--- ABOUT THIS EXERCISE ---
From the entries below, work out the number of lines that hold the word "flip", and give that number alone.

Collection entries
========================================================================
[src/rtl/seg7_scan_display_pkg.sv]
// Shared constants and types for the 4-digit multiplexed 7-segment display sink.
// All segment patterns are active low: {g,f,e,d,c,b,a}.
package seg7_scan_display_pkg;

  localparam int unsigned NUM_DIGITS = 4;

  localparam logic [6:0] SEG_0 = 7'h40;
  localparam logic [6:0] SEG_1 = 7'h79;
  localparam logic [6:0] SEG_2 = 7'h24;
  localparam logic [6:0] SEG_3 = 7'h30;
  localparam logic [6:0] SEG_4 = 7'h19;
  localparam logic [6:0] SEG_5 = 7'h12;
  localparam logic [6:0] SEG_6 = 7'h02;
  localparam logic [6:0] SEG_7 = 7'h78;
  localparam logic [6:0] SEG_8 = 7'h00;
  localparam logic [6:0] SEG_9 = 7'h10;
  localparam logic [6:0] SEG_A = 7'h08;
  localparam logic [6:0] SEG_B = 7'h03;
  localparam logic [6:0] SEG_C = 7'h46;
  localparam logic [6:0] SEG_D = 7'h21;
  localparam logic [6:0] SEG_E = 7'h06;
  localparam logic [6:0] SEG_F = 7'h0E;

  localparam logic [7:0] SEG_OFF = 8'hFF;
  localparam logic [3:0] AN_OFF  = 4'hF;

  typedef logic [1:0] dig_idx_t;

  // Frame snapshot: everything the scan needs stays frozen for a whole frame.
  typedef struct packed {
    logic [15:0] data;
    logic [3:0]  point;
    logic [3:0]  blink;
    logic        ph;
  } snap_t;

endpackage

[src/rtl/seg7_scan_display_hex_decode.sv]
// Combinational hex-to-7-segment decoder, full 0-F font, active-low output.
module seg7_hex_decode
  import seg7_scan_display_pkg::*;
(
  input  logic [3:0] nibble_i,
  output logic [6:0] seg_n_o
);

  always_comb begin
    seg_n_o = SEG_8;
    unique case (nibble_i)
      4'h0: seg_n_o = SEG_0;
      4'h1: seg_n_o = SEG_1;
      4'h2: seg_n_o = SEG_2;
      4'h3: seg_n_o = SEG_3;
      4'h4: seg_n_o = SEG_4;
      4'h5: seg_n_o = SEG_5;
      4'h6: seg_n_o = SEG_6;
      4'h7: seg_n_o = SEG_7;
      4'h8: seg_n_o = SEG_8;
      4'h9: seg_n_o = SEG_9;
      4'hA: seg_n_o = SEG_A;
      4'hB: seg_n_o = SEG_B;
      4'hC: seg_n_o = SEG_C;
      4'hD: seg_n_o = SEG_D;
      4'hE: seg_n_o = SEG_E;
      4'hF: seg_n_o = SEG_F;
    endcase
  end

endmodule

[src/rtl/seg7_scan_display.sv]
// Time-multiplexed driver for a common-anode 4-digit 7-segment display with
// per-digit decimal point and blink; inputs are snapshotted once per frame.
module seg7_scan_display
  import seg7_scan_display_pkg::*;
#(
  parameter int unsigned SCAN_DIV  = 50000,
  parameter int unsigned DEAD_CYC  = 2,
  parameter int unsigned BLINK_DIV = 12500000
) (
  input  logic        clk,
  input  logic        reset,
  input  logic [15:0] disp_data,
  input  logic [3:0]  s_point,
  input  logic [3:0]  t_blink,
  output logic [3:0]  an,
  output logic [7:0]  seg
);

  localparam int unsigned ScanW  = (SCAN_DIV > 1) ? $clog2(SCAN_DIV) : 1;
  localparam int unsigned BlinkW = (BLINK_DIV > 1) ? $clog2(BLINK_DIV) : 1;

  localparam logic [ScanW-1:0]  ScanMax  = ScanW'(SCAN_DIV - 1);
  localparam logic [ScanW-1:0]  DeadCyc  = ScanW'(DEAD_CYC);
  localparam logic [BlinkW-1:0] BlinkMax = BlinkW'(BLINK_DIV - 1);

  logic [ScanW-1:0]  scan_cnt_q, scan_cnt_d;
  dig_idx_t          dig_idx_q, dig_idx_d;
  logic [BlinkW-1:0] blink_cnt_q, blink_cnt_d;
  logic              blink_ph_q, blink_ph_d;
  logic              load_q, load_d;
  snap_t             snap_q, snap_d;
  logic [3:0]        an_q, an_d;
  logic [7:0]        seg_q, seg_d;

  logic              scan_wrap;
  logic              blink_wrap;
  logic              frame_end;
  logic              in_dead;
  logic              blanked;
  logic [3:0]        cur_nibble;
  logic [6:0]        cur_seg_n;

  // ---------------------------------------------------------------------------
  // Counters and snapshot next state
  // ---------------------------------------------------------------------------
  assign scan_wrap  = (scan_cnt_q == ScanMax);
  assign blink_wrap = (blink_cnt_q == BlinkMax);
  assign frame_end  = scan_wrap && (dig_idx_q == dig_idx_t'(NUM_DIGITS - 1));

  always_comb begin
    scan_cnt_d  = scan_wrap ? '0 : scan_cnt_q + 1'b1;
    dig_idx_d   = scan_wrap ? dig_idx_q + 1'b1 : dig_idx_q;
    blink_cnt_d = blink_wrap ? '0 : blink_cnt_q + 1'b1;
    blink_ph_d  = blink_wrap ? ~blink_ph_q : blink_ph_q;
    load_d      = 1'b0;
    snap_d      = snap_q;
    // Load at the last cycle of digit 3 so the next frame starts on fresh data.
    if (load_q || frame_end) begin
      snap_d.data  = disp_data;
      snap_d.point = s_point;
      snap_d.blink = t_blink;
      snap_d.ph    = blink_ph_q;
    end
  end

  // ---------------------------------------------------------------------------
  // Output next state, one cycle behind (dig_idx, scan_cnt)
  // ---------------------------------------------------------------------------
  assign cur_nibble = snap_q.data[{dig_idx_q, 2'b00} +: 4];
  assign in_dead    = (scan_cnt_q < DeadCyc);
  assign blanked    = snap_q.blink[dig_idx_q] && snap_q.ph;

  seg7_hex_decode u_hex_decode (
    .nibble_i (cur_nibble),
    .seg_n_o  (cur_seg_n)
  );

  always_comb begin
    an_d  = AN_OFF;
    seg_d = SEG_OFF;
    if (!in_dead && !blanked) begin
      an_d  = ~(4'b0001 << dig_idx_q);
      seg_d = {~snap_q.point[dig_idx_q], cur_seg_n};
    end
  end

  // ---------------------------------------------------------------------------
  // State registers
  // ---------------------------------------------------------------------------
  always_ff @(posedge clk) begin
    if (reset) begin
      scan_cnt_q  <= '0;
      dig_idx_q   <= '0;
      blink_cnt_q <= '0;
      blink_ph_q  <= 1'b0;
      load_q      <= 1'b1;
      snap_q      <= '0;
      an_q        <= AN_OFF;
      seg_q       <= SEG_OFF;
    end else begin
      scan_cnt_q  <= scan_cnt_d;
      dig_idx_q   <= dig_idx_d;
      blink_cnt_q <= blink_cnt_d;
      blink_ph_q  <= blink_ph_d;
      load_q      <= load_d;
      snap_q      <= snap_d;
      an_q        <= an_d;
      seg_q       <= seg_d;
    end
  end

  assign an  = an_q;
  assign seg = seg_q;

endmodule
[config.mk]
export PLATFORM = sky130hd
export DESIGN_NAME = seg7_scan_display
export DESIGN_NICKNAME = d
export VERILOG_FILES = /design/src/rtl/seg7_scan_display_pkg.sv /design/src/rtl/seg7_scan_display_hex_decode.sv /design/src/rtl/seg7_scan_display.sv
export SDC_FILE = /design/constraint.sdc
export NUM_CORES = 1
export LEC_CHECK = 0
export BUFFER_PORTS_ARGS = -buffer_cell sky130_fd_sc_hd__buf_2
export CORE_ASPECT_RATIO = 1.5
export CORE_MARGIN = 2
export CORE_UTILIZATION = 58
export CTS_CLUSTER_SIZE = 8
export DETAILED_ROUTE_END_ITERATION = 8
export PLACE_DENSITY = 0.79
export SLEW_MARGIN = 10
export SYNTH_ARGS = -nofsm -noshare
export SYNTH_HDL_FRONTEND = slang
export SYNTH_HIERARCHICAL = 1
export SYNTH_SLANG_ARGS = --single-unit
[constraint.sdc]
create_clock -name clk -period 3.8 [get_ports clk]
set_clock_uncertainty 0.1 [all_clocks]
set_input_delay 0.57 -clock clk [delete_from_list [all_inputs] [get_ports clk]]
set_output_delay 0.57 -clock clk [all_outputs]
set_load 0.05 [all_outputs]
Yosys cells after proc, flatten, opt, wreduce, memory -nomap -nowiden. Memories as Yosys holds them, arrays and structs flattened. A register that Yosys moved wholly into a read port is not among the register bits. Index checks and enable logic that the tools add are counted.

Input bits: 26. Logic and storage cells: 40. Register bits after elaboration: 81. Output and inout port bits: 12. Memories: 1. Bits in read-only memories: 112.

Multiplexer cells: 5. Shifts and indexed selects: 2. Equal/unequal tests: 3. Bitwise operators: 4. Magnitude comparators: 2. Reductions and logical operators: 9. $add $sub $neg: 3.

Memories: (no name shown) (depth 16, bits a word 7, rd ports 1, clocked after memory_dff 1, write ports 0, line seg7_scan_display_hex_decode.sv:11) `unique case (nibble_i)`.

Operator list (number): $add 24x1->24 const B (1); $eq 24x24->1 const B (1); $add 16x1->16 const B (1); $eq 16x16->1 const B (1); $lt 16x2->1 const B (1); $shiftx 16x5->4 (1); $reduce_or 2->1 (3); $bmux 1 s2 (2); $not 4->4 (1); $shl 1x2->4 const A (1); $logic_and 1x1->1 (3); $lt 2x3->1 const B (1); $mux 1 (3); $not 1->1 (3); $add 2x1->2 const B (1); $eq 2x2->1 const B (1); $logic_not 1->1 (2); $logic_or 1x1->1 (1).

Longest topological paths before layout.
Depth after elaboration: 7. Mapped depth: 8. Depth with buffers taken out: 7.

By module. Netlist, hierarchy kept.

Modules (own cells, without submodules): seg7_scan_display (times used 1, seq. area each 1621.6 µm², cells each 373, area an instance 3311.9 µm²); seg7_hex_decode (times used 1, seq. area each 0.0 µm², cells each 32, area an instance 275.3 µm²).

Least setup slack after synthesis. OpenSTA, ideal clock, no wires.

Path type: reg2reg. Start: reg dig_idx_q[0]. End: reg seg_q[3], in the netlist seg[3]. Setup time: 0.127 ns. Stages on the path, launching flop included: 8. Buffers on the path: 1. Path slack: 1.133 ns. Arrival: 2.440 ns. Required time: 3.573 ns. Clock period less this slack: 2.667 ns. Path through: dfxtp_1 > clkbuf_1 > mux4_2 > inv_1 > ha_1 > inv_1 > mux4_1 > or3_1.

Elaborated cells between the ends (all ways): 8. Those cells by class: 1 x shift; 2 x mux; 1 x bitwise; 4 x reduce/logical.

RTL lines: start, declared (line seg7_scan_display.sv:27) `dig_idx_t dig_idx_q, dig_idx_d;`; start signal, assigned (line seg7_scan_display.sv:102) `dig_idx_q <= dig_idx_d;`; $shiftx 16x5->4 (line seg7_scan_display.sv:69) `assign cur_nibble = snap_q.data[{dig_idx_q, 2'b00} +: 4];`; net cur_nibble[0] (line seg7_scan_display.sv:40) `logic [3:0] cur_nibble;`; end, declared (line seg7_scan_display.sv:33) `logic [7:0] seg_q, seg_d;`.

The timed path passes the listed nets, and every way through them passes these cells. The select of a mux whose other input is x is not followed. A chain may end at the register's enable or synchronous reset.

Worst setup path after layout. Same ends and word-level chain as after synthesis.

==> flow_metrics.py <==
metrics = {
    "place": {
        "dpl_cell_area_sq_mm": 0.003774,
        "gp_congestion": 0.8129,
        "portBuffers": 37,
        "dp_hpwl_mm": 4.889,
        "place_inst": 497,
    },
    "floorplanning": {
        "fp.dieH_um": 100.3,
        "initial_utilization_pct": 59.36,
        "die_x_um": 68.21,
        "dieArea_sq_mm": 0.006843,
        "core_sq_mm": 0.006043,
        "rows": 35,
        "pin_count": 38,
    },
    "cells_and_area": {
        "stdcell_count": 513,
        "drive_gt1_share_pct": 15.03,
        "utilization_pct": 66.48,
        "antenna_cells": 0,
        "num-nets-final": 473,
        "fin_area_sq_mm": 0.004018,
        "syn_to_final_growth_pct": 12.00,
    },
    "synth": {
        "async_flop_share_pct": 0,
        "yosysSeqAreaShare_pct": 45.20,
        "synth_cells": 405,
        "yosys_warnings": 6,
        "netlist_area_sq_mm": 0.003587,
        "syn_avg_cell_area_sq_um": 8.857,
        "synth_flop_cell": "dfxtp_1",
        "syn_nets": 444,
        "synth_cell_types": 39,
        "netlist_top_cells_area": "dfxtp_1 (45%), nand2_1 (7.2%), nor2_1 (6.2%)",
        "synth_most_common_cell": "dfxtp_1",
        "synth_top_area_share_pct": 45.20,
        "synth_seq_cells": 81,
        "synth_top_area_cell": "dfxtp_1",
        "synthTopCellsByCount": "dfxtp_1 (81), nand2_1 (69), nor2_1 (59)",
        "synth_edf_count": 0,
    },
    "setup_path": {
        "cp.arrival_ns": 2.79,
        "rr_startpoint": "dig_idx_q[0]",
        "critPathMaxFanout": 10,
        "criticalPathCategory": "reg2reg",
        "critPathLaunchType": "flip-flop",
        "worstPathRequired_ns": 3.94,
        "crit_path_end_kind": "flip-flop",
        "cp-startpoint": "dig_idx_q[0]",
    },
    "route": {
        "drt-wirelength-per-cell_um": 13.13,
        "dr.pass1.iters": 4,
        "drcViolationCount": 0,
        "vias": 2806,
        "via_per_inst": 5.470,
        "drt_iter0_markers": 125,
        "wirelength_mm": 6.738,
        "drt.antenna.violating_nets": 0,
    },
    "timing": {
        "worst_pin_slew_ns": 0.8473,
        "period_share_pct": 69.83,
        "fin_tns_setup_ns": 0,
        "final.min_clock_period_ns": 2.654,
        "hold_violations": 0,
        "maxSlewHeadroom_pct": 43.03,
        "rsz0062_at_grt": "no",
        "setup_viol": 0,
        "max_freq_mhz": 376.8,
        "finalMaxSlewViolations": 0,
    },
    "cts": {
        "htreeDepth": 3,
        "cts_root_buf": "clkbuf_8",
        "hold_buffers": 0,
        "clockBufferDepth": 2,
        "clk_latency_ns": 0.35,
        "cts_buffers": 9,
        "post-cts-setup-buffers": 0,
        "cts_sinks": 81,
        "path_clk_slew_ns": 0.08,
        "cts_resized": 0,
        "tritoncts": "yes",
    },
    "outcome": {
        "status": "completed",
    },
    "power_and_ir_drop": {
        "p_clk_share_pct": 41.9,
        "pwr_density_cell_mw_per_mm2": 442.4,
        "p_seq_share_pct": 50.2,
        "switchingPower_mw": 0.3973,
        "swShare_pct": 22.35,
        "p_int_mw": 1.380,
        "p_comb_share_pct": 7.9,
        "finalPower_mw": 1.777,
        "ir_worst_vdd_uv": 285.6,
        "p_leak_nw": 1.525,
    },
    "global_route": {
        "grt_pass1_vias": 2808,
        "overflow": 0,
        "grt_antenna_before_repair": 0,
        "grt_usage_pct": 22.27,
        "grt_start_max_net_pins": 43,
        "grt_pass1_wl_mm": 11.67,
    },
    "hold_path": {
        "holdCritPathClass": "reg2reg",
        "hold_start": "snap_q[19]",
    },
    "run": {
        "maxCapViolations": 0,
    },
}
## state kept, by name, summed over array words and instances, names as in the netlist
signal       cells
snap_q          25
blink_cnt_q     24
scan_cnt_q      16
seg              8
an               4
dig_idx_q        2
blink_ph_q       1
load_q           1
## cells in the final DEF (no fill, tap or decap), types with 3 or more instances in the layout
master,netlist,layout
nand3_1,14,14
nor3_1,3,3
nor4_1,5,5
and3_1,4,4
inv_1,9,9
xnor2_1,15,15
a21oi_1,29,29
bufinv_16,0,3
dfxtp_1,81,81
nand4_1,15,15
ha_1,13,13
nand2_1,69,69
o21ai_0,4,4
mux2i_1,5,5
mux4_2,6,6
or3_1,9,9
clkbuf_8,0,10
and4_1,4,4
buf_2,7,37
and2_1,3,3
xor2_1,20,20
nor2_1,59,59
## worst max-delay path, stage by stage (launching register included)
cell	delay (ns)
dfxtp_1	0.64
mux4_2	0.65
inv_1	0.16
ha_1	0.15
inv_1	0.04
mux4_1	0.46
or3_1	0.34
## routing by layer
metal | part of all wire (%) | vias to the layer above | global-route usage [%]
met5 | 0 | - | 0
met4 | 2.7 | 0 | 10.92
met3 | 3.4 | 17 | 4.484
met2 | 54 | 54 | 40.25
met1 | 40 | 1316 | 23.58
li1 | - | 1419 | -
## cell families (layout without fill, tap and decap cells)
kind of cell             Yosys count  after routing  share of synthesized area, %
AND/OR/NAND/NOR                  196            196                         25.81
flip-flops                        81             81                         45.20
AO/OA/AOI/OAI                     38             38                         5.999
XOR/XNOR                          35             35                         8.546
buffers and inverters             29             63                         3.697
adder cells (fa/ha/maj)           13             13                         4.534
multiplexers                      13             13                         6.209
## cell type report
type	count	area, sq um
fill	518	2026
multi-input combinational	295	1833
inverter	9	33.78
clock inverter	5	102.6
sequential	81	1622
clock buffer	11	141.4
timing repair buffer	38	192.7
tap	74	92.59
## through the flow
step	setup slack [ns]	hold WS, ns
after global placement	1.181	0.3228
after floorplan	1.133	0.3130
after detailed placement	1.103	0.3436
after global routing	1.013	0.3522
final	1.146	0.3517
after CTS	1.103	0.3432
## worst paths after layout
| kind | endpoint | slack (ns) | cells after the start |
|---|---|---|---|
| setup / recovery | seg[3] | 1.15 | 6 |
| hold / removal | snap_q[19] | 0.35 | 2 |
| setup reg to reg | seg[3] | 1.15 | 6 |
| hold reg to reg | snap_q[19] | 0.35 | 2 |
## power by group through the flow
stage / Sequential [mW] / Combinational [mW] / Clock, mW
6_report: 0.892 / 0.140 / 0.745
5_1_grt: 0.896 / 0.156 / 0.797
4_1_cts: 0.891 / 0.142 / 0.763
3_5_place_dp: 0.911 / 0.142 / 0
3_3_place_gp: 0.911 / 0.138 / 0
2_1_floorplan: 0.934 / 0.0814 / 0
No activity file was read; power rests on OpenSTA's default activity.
========================================================================
--- TASK OUTPUT ---
3